Towards a better understanding of the root system diversity and plasticityin young grafted vines using 2D imaging and 3D modelling tools

Three-dimensional functional-structural root architecture models, which decompose the root system architecture (RSA) into elementary developmental processes such as root emission, axial growth, branching patterns and tropism have become useful tools for (i) reconstructing in silico the spatial and temporal dynamics of root systems in a soil volume, (ii) analyzing their genotypic diversity and plasticity to the environment, and (iii) overcoming the bottleneck associated with their visualization and measurement in situ.
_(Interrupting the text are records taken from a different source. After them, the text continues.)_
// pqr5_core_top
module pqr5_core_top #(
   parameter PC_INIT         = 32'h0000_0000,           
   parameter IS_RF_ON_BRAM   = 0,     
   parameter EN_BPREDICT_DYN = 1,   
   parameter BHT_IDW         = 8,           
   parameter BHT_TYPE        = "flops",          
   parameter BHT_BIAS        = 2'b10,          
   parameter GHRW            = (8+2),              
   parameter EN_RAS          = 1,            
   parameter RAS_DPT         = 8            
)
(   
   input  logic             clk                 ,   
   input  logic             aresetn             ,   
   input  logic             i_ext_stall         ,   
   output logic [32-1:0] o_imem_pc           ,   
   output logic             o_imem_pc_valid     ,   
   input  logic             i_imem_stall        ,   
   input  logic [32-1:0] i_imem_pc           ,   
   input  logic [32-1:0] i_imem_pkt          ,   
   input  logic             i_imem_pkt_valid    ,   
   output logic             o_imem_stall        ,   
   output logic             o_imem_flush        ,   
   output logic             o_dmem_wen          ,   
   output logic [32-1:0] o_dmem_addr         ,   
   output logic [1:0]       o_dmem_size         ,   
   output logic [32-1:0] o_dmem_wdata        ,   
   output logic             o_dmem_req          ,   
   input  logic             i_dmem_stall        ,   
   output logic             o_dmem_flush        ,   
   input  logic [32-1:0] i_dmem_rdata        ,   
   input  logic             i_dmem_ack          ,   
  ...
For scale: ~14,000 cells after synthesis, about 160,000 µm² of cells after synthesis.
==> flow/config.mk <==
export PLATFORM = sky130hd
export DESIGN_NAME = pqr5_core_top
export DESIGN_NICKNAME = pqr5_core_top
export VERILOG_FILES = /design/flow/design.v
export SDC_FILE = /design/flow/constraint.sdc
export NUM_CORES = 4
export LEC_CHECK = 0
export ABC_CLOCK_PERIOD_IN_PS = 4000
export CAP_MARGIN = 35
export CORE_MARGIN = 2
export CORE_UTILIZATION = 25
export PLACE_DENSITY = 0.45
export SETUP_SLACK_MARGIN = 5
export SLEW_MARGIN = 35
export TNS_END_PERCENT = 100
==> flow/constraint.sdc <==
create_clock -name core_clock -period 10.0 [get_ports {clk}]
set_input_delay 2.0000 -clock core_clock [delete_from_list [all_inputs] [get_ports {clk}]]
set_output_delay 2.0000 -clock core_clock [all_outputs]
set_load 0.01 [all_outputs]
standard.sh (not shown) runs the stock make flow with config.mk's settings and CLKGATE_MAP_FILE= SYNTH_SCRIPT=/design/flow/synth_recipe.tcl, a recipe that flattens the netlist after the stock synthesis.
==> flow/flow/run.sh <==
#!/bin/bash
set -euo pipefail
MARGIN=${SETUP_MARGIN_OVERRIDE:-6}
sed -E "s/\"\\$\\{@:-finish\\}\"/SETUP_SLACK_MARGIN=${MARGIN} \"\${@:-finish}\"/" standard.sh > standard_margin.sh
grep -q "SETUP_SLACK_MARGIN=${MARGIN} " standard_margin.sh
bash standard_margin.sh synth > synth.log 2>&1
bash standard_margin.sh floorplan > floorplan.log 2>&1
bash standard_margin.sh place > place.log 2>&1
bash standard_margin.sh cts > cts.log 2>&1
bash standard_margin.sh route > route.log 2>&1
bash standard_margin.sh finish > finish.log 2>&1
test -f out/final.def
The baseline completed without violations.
What follows belongs to an exercise in optimizing a design on an open flow for small area; a production flow would make more cautious choices.
Function was checked by simulation only, so behaviour that the tests miss may differ from the original.

==> flow/design.v <==
module ParkingController (
    input clk,
    input rst,
    input car_entered,
    input is_uni_car_entered,
    input car_exited,
    input is_uni_car_exited,
    output [9:0] uni_parked_cars,
    output [9:0] parked_cars,
    output [9:0] uni_vacated_space,
    output [9:0] vacated_space,
    output uni_is_vacated_space,
    output is_vacated_space
);
reg [11:0] s;
reg [4:0]  g;
reg [8:0]  q, p;
function [8:0] rsub;
    input [8:0] k, x;
    integer i;
    reg b;
    begin
        b = 1'b0;
        for (i = 0; i < 9; i = i + 1) begin
            rsub[i] = k[i] ^ x[i] ^ b;
            b = (~k[i] & (x[i] | b)) | (x[i] & b);
        end
    end
endfunction
function [8:0] rud;
    input [8:0] x;
    input up, dn;
    integer i;
    reg c;
    begin
        c = up;
        for (i = 0; i < 9; i = i + 1) begin
            rud[i] = x[i] ^ dn ^ c;
            c = (x[i] & dn) | (x[i] & c) | (dn & c);
        end
    end
endfunction
function lt;
    input [8:0] x, k;
    integer i;
    reg eq;
    begin
        lt = 1'b0;
        eq = 1'b1;
        for (i = 8; i >= 0; i = i - 1) begin
            lt = lt | (eq & k[i] & ~x[i]);
            eq = eq & ~(k[i] ^ x[i]);
        end
    end
endfunction
function [11:0] inc12;
    input [11:0] x;
    integer i;
    reg c;
    begin
        c = 1'b1;
        for (i = 0; i < 12; i = i + 1) begin
            inc12[i] = x[i] ^ c;
            c = x[i] & c;
        end
    end
endfunction
wire swrap = &{s[11:9], s[3:0]};    
wire h12 = ~g[4] & (g[3:0] == 4'd12);
wire h13 = ~g[4] & (g[3:0] == 4'd13);
wire h14 = ~g[4] & (g[3:0] == 4'd14);
wire h15 = ~g[4] & (g[3:0] == 4'd15);
wire [8:0] c_d = g[4] ? 9'd500 : h13 ? 9'd250 : h14 ? 9'd300 : h15 ? 9'd350 : 9'd200;
wire [8:0] u_d = g[4] ? 9'd200 : h13 ? 9'd450 : h14 ? 9'd400 : h15 ? 9'd350 : 9'd500;
wire [8:0] fu = rsub(u_d, q);
wire [8:0] fo = rsub(c_d, p);
wire nzu = |fu;
wire nzo = |fo;
wire tu50  = swrap & (h12 | h13 | h14);
wire tu150 = swrap & h15;
wire tu300 = swrap & (&g);
wire [8:0] un = h12 ? 9'd450 : h13 ? 9'd400 : h14 ? 9'd350 : 9'd200;
wire eu = car_entered & is_uni_car_entered;
wire eo = car_entered & ~is_uni_car_entered;
wire xu = car_exited & is_uni_car_exited;
wire xo = car_exited & ~is_uni_car_exited;
wire u_clamp = (tu50 & lt(fu, 9'd50)) | (tu150 & lt(fu, 9'd150));
wire u_ok = tu50 ? ~lt(fu, 9'd51) : tu150 ? ~lt(fu, 9'd151) : (nzu | tu300);
wire u_inc = eu & u_ok;
wire u_up = u_inc & ~xu;
wire u_dn = ~u_inc & xu & (|q);
wire o_clamp = tu300 & lt(fo, 9'd300);
wire o_ok = tu300 ? ~lt(fo, 9'd301) : (nzo | swrap & (h12 | h13 | h14 | h15));
wire o_inc = eo & o_ok;
wire o_up = o_inc & ~xo;
wire o_dn = ~o_inc & xo & (|p);
wire [8:0] un_x = un - {8'd0, xu};
always @(posedge clk) begin
    if (rst) begin
        s <= 12'd3599;
        g <= 5'd7;
        q <= 9'd0;
        p <= 9'd0;
    end else begin
        s <= swrap ? 12'd0 : inc12(s);
        if (swrap) g <= (g + 5'd1) | {1'b0, &g, 3'b0};
        q <= u_clamp ? un_x : rud(q, u_up, u_dn);
        p <= o_clamp ? (xo ? 9'd199 : 9'd200) : rud(p, o_up, o_dn);
    end
end
assign uni_parked_cars = {1'b0, q};
assign parked_cars = {1'b0, p};
assign uni_vacated_space = {1'b0, fu};
assign vacated_space = {1'b0, fo};
assign uni_is_vacated_space = nzu;
assign is_vacated_space = nzo;
endmodule
What follows belongs to an exercise in optimizing a design on an open flow for small area, a short achievable clock period and few clock cycles; a production flow would make more cautious choices.
Only simulation tests tie the RTL to the original design; equivalence was not proved.
The clock port is modelled as an ideal driver, which makes a skipped or thinned clock tree look cheaper than it is; a real chip needs a root buffer or a tree.
Power is estimated from default activity; no workload was simulated.

oak:
// bridge
module bridge(
input clk,arvalid,res_n,
input [1:0]arburst,
input [3:0]arlen,
input [4:0]araddr,
output arready,
output reg [15:0]rdata,
output rresp,rlast,
input rready,
output rvalid,
output reg [2:0]PADDR,
input [15:0]PRDATA,
output PWRITE,PENABLE,PSEL1,PSEL2,PSEL3,PSEL4,
input PREADY
    );
    reg        full;         
    reg        ready;        
    reg [1:0]  sel;
    reg [2:0]  addr;         
    reg        incr;
    reg [3:0]  cnt;          
    reg        enable;       
    reg [3:0]  psel;
    wire       setup = (psel != 4'd0) & ~enable;    
    reg        tlast;        
    reg        valid;
    reg        rlast_q;
    reg        skid;
    reg [15:0] sdata;
    reg        slast;
    wire done   = enable & PREADY;              
    wire empty  = ~full;
    wire accept = arvalid & ready;
    wire idle   = (psel == 4'd0);
    wire issue  = full & ((idle & (~skid | rready)) |
                            (done & (~valid | (~skid & rready))));
    always @(posedge clk, negedge res_n)
      if (!res_n) begin
        full   <= 1'b0;
        ready  <= 1'b0;
        enable <= 1'b0;
        psel   <= 4'd0;
        valid  <= 1'b0;
        skid   <= 1'b0;
      end else begin
        if (accept) begin
          full  <= 1'b1;
          ready <= 1'b0;
        end else if (issue && cnt == 4'd0) begin
          full  <= 1'b0;
          ready <= 1'b1;
        end else
          ready <= ~full;
        enable <= setup | (enable & ~PREADY);
  ...
For scale: about 140 cells after synthesis, roughly 57 flip-flops, ~61 I/O pins.
Settings: LEC_CHECK=0, CAP_MARGIN=20, CORE_MARGIN=2, CORE_UTILIZATION=40, PLACE_DENSITY=0.6, SETUP_SLACK_MARGIN=3.2, SLEW_MARGIN=20; clock period 5.0 ns.
standard.sh (not shown) runs the stock make flow with config.mk's settings and CLKGATE_MAP_FILE= SYNTH_SCRIPT=/design/flow/synth_recipe.tcl, a recipe that flattens the netlist after the stock synthesis.
==> flow/flow/run.sh <==
#!/bin/bash
set -euo pipefail
export BUFFER_PORTS_ARGS="-buffer_cell sky130_fd_sc_hd__buf_1"
export PRE_CTS_TCL="$PWD/flow/manclk.tcl"
bash standard.sh finish > flow_standard.log 2>&1
==> flow/flow/manclk.tcl <==
# Clock distribution in place of the CTS H-tree: the clock port drives
# nbuf clock buffers, each driving the register clock pins of one vertical
# slice of the core, placed at that slice's centroid.
proc man_clock {bufmaster nbuf} {
  set db [ord::get_db]
  set block [ord::get_db_block]
  set clknet [$block findNet clk]
  set master [$db findMaster $bufmaster]
  set sinks {}
  foreach it [$clknet getITerms] {
    set loc [[$it getInst] getLocation]
    lappend sinks [list [lindex $loc 0] [lindex $loc 1] $it]
  }
  set sinks [lsort -integer -index 0 $sinks]
  set n [llength $sinks]
  for {set b 0} {$b < $nbuf} {incr b} {
    set lo [expr {$b * $n / $nbuf}]
    set hi [expr {($b + 1) * $n / $nbuf - 1}]
    set inst [odb::dbInst_create $block $master clkbuf_root_$b]
    set net [odb::dbNet_create $block clknet_root_$b]
    $net setSigType CLOCK
    set sx 0; set sy 0; set k 0
    foreach s [lrange $sinks $lo $hi] {
      set it [lindex $s 2]
      set sx [expr {$sx + [lindex $s 0]}]; set sy [expr {$sy + [lindex $s 1]}]; incr k
      $it disconnect
      $it connect $net
    }
    [$inst findITerm A] connect $clknet
    [$inst findITerm X] connect $net
    $inst setLocation [expr {$sx / $k}] [expr {$sy / $k}]
    $inst setPlacementStatus PLACED
    puts "man_clock: $k sinks on clknet_root_$b"
  }
}

# Sourced by ORFS's cts.tcl just before its clock_tree_synthesis call:
# replace that call with the distribution above.
rename clock_tree_synthesis orfs_clock_tree_synthesis
proc clock_tree_synthesis {args} {
  man_clock sky130_fd_sc_hd__clkbuf_8 3
}
Testbench counts of oak, summed over its fixed seeds: cycles 7,352.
Here, we present an original work on RSA phenotyping and modelling in grapevine. First, we developed 2D image-based analysis pipelines to quantify morphological and architectural traits in young grafts. Second, we parametrized and validated the 3D root model Archisimple on two rootstock genotypes (RGM, 1103P) grafted with V. vinifera Cabernet-Sauvignon and grown in different controlled conditions (rhizotrons, pots, tubes). Finally, we experimentally studied the sensitivity of RSA to initial carbon availability using hardwood cuttings of different lengths (8, 20, 30 and 50 cm). Results showed that the number of adventitious roots and their emergence rate were affected by changes in cutting length, whereas RSA traits related to elongation and branching remained relatively stable. Simulated root systems differed between rootstocks, with RGM having more shallow roots and less deep root length density than 1103P. This study highlighted how a modelling approach provides a deeper understanding of the genetic, environmental, and endogenous factors that determine rooting ability and early development of RSA. This knowledge can be applied in nurseries, for example, to improve the successful establishment of grafted vines after planting.